WORKING DATA:
== Segment start ==

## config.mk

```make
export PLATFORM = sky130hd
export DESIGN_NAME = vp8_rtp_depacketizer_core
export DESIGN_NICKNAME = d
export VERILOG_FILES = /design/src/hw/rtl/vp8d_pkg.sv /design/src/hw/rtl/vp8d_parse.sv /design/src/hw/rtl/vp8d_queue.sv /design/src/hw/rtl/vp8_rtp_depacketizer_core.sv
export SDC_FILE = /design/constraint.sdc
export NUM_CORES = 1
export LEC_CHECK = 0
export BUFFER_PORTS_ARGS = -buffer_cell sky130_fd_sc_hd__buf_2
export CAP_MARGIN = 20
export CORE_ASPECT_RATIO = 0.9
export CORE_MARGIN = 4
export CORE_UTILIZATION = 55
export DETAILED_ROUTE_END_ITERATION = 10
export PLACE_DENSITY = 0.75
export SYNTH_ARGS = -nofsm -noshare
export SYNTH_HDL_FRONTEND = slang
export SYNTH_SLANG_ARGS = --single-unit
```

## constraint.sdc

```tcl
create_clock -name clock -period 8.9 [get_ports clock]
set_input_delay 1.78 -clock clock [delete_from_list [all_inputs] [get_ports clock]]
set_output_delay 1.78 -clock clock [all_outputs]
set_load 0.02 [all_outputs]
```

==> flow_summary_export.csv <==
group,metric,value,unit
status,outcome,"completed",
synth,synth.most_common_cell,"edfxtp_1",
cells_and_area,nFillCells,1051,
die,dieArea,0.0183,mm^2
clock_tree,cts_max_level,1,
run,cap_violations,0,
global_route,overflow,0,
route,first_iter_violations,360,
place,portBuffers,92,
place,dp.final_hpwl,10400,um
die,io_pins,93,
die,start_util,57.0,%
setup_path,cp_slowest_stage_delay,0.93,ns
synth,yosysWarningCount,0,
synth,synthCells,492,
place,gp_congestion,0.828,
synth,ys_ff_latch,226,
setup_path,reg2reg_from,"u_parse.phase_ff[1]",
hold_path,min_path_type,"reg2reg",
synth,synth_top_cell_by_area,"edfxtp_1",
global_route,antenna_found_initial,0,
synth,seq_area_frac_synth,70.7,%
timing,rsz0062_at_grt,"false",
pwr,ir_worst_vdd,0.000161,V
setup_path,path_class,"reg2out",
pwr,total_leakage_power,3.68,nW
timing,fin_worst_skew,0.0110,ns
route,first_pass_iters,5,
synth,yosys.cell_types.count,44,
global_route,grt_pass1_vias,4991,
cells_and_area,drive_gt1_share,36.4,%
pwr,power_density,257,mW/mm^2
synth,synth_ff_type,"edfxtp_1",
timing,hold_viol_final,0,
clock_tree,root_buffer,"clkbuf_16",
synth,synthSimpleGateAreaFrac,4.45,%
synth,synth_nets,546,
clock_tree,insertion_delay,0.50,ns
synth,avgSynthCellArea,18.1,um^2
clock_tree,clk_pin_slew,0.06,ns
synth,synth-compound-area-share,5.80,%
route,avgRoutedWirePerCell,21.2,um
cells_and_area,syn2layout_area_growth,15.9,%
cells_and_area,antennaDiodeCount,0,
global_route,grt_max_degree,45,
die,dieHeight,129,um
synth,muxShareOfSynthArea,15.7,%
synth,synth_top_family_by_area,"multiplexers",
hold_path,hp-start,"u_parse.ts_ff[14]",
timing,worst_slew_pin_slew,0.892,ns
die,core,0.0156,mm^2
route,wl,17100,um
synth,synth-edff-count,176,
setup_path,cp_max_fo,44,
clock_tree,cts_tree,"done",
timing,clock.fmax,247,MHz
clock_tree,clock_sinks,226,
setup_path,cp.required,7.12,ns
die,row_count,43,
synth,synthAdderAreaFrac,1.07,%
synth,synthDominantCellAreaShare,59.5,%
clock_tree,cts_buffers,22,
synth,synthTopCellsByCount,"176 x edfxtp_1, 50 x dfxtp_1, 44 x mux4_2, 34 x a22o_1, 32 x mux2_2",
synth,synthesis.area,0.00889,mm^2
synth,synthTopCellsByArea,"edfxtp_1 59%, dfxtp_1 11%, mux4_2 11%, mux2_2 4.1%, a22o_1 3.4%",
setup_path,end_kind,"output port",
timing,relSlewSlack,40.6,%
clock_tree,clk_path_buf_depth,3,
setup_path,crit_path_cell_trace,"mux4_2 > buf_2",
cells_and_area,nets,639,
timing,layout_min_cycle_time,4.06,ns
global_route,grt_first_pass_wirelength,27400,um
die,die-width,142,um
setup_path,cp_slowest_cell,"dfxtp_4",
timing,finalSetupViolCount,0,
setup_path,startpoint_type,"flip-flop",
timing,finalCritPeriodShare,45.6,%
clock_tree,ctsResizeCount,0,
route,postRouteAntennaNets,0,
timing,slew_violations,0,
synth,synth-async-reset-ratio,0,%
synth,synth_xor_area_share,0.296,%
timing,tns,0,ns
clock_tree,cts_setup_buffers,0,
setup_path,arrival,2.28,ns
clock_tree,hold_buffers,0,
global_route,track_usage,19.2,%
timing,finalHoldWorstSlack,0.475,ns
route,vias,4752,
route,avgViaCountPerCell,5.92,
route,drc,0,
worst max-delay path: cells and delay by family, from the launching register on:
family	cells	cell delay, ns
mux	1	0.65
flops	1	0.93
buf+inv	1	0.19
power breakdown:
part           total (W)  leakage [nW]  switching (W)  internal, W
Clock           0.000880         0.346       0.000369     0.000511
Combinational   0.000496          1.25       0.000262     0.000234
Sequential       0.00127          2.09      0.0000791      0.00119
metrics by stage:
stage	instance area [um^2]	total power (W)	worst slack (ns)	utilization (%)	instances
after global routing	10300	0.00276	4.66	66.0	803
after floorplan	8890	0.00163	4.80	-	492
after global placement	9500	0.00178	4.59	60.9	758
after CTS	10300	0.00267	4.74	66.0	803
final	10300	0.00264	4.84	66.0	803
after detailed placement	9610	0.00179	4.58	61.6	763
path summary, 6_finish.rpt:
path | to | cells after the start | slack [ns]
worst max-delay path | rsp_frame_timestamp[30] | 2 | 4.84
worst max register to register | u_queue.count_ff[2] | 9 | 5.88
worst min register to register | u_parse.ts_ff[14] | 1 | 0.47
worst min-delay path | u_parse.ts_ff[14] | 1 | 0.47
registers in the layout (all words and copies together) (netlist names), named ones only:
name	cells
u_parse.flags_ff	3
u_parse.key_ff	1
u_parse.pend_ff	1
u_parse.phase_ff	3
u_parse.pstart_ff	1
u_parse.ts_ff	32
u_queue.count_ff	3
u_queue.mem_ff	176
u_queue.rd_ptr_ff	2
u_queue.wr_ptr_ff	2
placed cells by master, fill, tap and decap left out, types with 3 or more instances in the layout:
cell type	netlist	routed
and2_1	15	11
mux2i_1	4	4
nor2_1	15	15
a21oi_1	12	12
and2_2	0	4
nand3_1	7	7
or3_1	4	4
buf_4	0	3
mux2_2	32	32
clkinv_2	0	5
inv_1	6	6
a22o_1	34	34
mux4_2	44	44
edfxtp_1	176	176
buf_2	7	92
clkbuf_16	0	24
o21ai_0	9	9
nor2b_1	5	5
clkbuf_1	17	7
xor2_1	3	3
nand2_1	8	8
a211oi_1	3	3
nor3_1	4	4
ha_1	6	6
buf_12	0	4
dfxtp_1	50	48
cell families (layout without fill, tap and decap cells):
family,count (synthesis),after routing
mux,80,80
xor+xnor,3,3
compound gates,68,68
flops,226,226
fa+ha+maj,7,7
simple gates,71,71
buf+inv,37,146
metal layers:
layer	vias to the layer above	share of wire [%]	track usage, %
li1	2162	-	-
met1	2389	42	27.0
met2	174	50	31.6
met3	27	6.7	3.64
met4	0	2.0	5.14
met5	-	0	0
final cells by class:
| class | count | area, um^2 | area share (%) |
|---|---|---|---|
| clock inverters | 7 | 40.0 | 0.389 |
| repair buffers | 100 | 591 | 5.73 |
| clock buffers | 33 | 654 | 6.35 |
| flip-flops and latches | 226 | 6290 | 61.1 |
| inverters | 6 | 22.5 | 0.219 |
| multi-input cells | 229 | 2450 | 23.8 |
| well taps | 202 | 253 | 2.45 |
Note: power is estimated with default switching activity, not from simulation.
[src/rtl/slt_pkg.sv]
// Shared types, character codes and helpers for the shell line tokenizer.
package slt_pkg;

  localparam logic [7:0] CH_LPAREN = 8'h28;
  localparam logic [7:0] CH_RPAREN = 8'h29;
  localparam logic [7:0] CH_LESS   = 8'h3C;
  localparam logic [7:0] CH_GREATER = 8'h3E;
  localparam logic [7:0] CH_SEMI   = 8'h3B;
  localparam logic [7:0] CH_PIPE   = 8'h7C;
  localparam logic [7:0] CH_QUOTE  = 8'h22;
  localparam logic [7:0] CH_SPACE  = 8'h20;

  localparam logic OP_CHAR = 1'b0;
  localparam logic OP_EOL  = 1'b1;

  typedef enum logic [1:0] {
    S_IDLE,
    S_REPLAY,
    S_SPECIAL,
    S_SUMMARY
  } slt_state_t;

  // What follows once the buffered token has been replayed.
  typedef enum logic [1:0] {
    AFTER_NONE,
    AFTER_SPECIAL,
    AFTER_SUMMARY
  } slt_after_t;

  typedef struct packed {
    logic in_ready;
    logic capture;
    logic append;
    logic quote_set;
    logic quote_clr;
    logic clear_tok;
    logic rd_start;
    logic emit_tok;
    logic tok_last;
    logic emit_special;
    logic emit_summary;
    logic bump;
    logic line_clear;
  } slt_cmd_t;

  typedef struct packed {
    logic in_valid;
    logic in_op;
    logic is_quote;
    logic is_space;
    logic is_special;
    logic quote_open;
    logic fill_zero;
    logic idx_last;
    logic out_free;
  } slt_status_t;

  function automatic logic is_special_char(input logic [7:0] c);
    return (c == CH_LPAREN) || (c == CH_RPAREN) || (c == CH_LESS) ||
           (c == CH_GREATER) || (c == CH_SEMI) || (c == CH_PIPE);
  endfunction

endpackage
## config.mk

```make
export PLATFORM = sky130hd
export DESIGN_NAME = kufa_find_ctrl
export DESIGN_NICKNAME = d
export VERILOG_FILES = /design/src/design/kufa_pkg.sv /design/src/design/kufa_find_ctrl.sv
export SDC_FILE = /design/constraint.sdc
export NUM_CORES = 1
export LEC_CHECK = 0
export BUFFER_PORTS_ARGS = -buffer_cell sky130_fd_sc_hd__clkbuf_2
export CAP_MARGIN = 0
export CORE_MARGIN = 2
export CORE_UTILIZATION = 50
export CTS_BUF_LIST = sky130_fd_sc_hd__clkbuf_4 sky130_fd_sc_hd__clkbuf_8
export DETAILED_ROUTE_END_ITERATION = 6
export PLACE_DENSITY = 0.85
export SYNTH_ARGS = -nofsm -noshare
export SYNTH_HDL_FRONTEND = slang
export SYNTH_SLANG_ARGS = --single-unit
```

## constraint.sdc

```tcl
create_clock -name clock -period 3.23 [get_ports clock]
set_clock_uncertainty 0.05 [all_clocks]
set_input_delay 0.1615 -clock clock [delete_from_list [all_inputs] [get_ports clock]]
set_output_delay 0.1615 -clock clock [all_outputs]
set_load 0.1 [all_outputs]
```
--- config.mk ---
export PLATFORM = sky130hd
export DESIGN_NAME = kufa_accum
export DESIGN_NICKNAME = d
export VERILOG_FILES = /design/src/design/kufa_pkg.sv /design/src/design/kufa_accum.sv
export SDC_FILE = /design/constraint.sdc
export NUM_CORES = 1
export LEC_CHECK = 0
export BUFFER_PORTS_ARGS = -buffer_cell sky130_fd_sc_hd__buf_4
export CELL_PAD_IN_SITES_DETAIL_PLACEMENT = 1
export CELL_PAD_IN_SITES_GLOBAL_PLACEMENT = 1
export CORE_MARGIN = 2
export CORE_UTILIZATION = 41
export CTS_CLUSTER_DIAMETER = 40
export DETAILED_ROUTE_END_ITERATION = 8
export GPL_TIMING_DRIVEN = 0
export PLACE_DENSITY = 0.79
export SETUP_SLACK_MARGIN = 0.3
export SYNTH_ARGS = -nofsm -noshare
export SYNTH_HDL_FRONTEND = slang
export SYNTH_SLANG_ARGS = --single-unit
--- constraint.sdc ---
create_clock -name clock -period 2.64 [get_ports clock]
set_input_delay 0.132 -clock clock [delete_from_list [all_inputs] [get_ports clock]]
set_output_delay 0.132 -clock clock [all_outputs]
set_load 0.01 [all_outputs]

== Segment end ==

YOUR GOAL: Take each line above that contains "inverters" and copy it out.

RESPONSE TO THIS EXERCISE:
| clock inverters | 7 | 40.0 | 0.389 |
| inverters | 6 | 22.5 | 0.219 |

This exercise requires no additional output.